PROVIDED DATA START

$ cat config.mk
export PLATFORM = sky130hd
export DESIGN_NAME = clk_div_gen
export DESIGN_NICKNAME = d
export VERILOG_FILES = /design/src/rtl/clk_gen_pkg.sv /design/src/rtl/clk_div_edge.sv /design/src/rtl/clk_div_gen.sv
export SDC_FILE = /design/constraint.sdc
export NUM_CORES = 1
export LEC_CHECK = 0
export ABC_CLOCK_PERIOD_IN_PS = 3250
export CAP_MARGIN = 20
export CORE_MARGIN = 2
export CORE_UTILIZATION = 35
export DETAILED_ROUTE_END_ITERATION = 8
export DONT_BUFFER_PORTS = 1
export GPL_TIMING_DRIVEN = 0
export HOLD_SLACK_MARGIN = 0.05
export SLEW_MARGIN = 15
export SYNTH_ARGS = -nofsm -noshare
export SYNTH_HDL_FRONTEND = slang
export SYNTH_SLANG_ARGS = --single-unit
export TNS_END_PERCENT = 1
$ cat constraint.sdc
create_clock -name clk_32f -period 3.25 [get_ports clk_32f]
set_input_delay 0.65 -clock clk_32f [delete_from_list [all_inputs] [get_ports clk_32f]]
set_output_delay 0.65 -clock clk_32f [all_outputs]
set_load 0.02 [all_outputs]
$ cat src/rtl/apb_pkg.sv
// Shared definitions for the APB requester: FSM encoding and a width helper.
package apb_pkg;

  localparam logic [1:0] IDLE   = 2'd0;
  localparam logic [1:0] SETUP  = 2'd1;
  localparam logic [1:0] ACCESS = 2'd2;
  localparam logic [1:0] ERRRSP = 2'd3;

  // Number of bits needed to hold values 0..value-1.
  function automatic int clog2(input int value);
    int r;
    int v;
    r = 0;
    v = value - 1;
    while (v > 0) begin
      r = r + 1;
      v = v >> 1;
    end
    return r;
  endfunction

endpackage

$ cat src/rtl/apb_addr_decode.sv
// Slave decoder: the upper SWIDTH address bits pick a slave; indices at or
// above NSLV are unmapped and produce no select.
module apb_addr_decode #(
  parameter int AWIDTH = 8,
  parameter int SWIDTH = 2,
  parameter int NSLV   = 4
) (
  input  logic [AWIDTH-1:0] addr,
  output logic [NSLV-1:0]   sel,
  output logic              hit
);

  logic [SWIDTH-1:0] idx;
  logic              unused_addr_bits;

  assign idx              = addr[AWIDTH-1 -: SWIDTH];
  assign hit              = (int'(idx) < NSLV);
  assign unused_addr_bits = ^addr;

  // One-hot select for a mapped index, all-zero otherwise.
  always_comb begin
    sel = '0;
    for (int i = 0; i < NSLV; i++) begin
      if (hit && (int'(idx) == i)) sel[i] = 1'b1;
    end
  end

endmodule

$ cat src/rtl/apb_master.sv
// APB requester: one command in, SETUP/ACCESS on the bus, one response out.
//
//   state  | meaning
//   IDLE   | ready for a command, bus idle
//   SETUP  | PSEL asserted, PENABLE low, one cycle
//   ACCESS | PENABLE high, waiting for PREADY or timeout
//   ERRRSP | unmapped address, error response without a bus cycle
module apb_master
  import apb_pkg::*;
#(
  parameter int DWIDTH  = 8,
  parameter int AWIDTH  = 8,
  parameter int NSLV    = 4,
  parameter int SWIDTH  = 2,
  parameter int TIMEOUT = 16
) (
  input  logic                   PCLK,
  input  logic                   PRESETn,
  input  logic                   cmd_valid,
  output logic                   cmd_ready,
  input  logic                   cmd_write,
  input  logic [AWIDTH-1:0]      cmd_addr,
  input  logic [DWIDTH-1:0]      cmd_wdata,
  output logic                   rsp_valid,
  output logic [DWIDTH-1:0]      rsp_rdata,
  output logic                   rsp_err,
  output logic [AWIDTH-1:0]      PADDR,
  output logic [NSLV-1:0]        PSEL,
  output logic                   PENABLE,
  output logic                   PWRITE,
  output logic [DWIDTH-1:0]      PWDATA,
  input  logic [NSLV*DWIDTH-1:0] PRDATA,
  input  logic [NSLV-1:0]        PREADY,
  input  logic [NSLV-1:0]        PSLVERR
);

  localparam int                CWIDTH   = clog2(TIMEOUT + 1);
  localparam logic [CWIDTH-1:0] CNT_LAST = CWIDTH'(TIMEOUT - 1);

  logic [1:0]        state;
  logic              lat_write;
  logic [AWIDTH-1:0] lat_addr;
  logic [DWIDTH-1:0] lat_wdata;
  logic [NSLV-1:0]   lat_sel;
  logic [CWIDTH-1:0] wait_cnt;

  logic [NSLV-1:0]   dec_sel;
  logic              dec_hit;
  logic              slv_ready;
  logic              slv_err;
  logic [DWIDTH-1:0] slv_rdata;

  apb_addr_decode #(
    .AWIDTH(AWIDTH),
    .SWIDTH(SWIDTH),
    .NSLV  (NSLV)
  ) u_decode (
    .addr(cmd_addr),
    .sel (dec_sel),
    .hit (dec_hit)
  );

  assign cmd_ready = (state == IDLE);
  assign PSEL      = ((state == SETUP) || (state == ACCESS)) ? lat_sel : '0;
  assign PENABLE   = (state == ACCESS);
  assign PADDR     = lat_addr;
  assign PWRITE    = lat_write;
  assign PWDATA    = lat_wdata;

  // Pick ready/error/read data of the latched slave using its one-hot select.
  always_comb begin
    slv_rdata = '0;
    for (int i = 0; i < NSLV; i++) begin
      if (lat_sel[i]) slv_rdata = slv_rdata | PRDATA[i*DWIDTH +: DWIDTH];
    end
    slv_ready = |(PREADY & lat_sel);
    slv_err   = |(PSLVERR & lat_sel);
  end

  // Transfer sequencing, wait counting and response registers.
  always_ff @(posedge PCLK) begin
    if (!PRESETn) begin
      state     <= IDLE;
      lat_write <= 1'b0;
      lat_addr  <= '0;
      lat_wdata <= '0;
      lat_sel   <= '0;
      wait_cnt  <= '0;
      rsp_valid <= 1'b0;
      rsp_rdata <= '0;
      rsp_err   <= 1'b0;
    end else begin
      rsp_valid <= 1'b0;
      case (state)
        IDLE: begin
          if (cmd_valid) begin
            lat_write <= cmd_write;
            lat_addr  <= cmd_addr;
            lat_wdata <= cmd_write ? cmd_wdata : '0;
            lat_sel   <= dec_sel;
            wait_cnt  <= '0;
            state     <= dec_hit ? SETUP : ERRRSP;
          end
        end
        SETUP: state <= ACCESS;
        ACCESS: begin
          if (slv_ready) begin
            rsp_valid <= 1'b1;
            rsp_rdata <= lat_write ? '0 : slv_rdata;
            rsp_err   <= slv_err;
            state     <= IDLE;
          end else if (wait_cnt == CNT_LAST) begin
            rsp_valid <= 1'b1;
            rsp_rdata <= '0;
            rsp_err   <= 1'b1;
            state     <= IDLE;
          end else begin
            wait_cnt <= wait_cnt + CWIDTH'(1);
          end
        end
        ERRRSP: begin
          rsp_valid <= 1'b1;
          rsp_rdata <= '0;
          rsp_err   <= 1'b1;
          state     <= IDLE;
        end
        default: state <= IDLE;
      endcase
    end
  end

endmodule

PROVIDED DATA END

◆ DIRECTIONS:
Look through the records for the word "parameter". Every line that has it should be copied.

◆ EXERCISE RESULT:
  parameter int AWIDTH = 8,
  parameter int SWIDTH = 2,
  parameter int NSLV   = 4
  parameter int DWIDTH  = 8,
  parameter int AWIDTH  = 8,
  parameter int NSLV    = 4,
  parameter int SWIDTH  = 2,
  parameter int TIMEOUT = 16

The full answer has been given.